PESHAWAR, Dec 2: Speakers at a seminar on Tuesday stressed the need for a public awareness campaign regarding polio to contain the disease’s spread in the province’s high-risk areas.
The one-day advocacy seminar was arranged by the provincial health department in collaboration with the WHO and Unicef to increase the involvement of the local government representatives, MPAs and political agents belonging to the high-risk districts and agencies of the Federally-Administered Tribal Areas.
NWFP Assembly Speaker Bakht Jehan Khan underlined the need for concerted efforts in this regard, saying that all children, below the age of five, should be administered polio vaccine.
He also urged the political agents of various Fata units, where three polio cases had been detected so far, to expedite the campaign.

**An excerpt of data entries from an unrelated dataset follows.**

Context: an optimization exercise on an open-source flow, tuned for small area, a short achievable clock period and few clock cycles per item. The choices shown serve that exercise and are no tape-out recipe.
Only simulation tests tie the RTL to the original design; equivalence was not proved.
Power is estimated from default activity; no workload was simulated.

`flow/constraint.sdc`:
```
create_clock -name core_clock -period 5.0 [get_ports {clk}]
set_input_delay 1.0000 -clock core_clock [delete_from_list [all_inputs] [get_ports {clk}]]
set_output_delay 1.0000 -clock core_clock [all_outputs]
set_load 0.01 [all_outputs]
```
`flow/run.sh`:
```
#!/bin/bash
# synth_recipe.tcl (not shown) runs the flow's synth.tcl, then flattens the netlist and writes it again
# the make line also repeats each setting of config.mk as NAME=value (left out here)
make -C /OpenROAD-flow-scripts/flow DESIGN_CONFIG=/design/flow/config.mk WORK_HOME=/design/flow/orfs CLKGATE_MAP_FILE= SYNTH_SCRIPT=/design/flow/synth_recipe.tcl finish
```
`flow/config.mk`:
```
export PLATFORM = sky130hd
export DESIGN_NAME = stable_priority_queue
export DESIGN_NICKNAME = stable_priority_queue
export VERILOG_FILES = /design/flow/design.v
export SDC_FILE = /design/flow/constraint.sdc
export NUM_CORES = 4
export LEC_CHECK = 0
export CAP_MARGIN = 20
export CORE_MARGIN = 2
export CORE_UTILIZATION = 40
export SETUP_SLACK_MARGIN = 3.0
export SLEW_MARGIN = 20
export TNS_END_PERCENT = 0
```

A health official said the Expanded Programme on Immunisation had 341 staff members for Fata areas, including seven tribal agencies and as many Frontier Regions — who were supposed to cover an area of 27,220 square kilometres of very rugged terrain in the face of the non-availability of transport facilities. He added that each of the EPI staff was required to cover a 117 square-kilometre-wide area.
Despite scant resources, the official claimed that they had been vaccinating 705,000 children every year for the seven targeted diseases, whereas 784,000 pregnant women were being administered anti-tetanus vaccine per annum.

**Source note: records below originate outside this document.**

This is an optimization exercise on Yosys and OpenROAD, whose aim is small area, a short achievable clock period and few clock cycles per item, not a production implementation. No functional check of the RTL was part of any run shown here.

==> flow/design.v, too long to show whole: its modules and the start of the top module <==
// module FP_Mul_tree: 1979 lines
// module FP_Mul_pre: 35 lines
// module FP_Mul_post: 34 lines
// module fp_mul_arbiter: 93 lines
module fp_mul_arbiter #(
    parameter int W = fp_alu_pkg::FP_W
) (
    input  logic         clk,
    input  logic         rst,
    input  logic         req0_valid,
    input  logic [W-1:0] req0_a,
    input  logic [W-1:0] req0_b,
    output logic         req0_ready,
    input  logic         req1_valid,
    input  logic [W-1:0] req1_a,
    input  logic [W-1:0] req1_b,
    output logic         req1_ready,
    output logic         rsp_valid,
    output logic [W-1:0] rsp_data,
    output logic         rsp_id,
    input  logic         rsp_ready
);
  // ...
==> flow/run.sh <==
#!/bin/bash
# synth_recipe.tcl (not shown) runs the flow's synth.tcl, then flattens the netlist and writes it again
# the make line also repeats each setting of config.mk as NAME=value (left out here)
make -C /OpenROAD-flow-scripts/flow DESIGN_CONFIG=/design/flow/config.mk WORK_HOME=/design/flow/orfs CLKGATE_MAP_FILE= SYNTH_SCRIPT=/design/flow/synth_recipe.tcl finish
==> flow/config.mk <==
export PLATFORM = sky130hd
export DESIGN_NAME = fp_mul_arbiter
export DESIGN_NICKNAME = fp_mul_arbiter
export VERILOG_FILES = /design/flow/design.v
export SDC_FILE = /design/flow/constraint.sdc
export NUM_CORES = 4
export LEC_CHECK = 0
export ABC_AREA = 1
export CAP_MARGIN = 20
export CORE_MARGIN = 2
export CORE_UTILIZATION = 40
export SETUP_SLACK_MARGIN = 5
export SLEW_MARGIN = 20
==> flow/constraint.sdc <==
create_clock -name core_clock -period 11.0 [get_ports {clk}]
set_input_delay 2.2000 -clock core_clock [delete_from_list [all_inputs] [get_ports {clk}]]
set_output_delay 2.2000 -clock core_clock [all_outputs]
set_load 0.01 [all_outputs]
==> reports/metrics.yaml, run 1 <==
route:
  wl_met1_um: 30300
  wl_um: 76700
  dr.pass1.iters: 6
final_layout:
  clockBufferCount: 9
  final_util_pct: 48.9
  final_cell_count_no_fill: 3622
  buf_share_pct: 11.5
  multi_input_area_share_pct: 63.9
global_route:
  grt_use_total_pct: 27.5
  met3_usage_pct: 6.08
  grt_antenna_before_repair: 0
logic_synthesis:
  netlist_area_sq_mm: 0.0212
  syn_avg_cell_area_sq_um: 7.68
  yosys.area_share.xor_xnor_pct: 13.1
  synth_ff_type: "edfxtp_1"
  synth_top_family_by_area: "adder cells"
sta:
  rsz0062_at_grt: "true"
outcome:
  outcome: "timing/DRC/antenna clean"
worst_setup_path:
  required_ns: 8.80
  crit_family: "simple AND/OR/NAND/NOR gates"
  r2r_setup_slack_ns: 5.08
die:
  rows: 84
placement:
  postPlaceCellArea_sq_mm: 0.0234
  place_congestion: 0.935
  dp_hpwl_um: 55900
==> inputs of run 2 (changes only) <==
--- a/flow/config.mk
+++ b/flow/config.mk
@@ -9,5 +9,5 @@
 export CAP_MARGIN = 20
 export CORE_MARGIN = 2
 export CORE_UTILIZATION = 40
-export SETUP_SLACK_MARGIN = 5
+export SETUP_SLACK_MARGIN = 3
 export SLEW_MARGIN = 20
==> reports/metrics.yaml, run 2 <==
route:
  via_count: 19400
  drt_iter0_drc: 1514
  via_per_inst: 5.51
  post-route-drc-count: 0
  wl_um: 72300  # -5.8%
  final_antenna_net_count: 0
  dr.pass1.iters: 5  # -1
  post_drt_wl_per_cell_um: 20.5
worst_setup_path:
  critical-path-max-stage-delay_ns: 0.64
  slowest_stage: "clkdlybuf4s50_1"
  required_ns: 8.80  # about the same
  cp_max_fo: 42
  critPathArrivalTime_ns: 5.20
  criticalPathCategory: "reg2out"
  cpMostUsedCell: "nor2_1"
  startpoint_type: "flop"
  critPathCaptureType: "output port"
sta:
  rsz0062_at_grt: "false"
  setup_violations: 0
  fmax_mhz: 135
  post-route-period-util_pct: 67.3
  whs_ns: 0.425
  tightest_slew_ns: 1.19
  min_period_ns: 7.40
  hold_viol: 0
  slew_violations: 0
  slew_headroom_pct: 20.4
  setup_tns_ns: 0
  skew_ns: 0.0231
global_route:
  grt_max_degree: 67
  grt_pass1_wl_um: 112000
  grt_use_total_pct: 26.9  # -0.67 points
  grt_antenna_before_repair: 2  # +2
  grt_pass1_vias: 19900
  grt.overflow.total: 0
die:
  start_util_pct: 40.4
  dieArea_sq_mm: 0.0549
  fp.dieH_um: 234
  core_area_sq_mm: 0.0524
  ios: 169
  die_x_um: 234
  rows: 84  # unchanged
flow_run:
  maxCapViolCount: 0
clock_tree:
  clkTransAtPathRegs_ns: 0.08
  cts_buffers: 9
  cts-root-buf: "clkbuf_16"
  htreeDepth: 3
  cts_tree: "done"
  clk_latency_ns: 0.41
  clock_path_buffers: 2
  cts.sinks: 102
  post_cts_buffers: 0
logic_synthesis:
  yosysSeqAreaShare_pct: 14.3
  netlist.area_leader.share_pct: 24.3
  yosysMostFrequentCell: "inv_1"
  syn-num-nets: 3245
  ys_types: 53
  synth-async-reset-ratio_pct: 0
  synth_top_area_cell: "fa_1"
  synth_edf_count: 99
  synth_ff_type: "edfxtp_1"
  yosysWarnings: 3
  netlist_area_sq_mm: 0.0212  # unchanged
  ys_top_cells_by_count: "502 x inv_1, 472 x nand2_1, 300 x xor2_1, 262 x o22ai_1, 257 x fa_1"
  syn_inst: 2759
  syn_avg_cell_area_sq_um: 7.68  # unchanged
  ys_ff_latch: 102
  ys_top_cells_by_area: "fa_1 24%, edfxtp_1 14%, xor2_1 12%, inv_1 8.9%, nand2_1 8.4%"
outcome:
  outcome: "timing/DRC/antenna clean"
final_layout:
  largest_registers: "s2_ph_q x25, s1_fa_q x23, s1_fb_q x23"
  areaGrowthSynthToFinish_pct: 11.7
  regMostFlops: "s2_ph_q"
  drive_gt1_share_pct: 4.35
  largest_reg_flops: 25
  layout_common_cells: "501 x inv_1, 471 x nand2_1, 300 x xor2_1, 262 x o22ai_1, 256 x fa_1"
  layout.nets: 3310
  final_common_cell: "inv_1"
placement:
  dp_hpwl_um: 55200  # -1.2%
  port_buffers: 168
  place_congestion: 0.942  # +0.71%
min_path:
  hp-class: "reg2reg"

He said that Rs120 given as daily remuneration to workers during the National Immunisation Days and Special National Immunisation Days was insufficient for hiring vehicles and in the process, children in inaccessible areas were missed out in the campaign.
An official said that EPI’s Fata directorate will get Rs85 million under the software giant Microsoft’s Bill Gates-funded Global Alliance for Vaccination and Immunisation programme, through which 174 new posts would be created over a period of five years.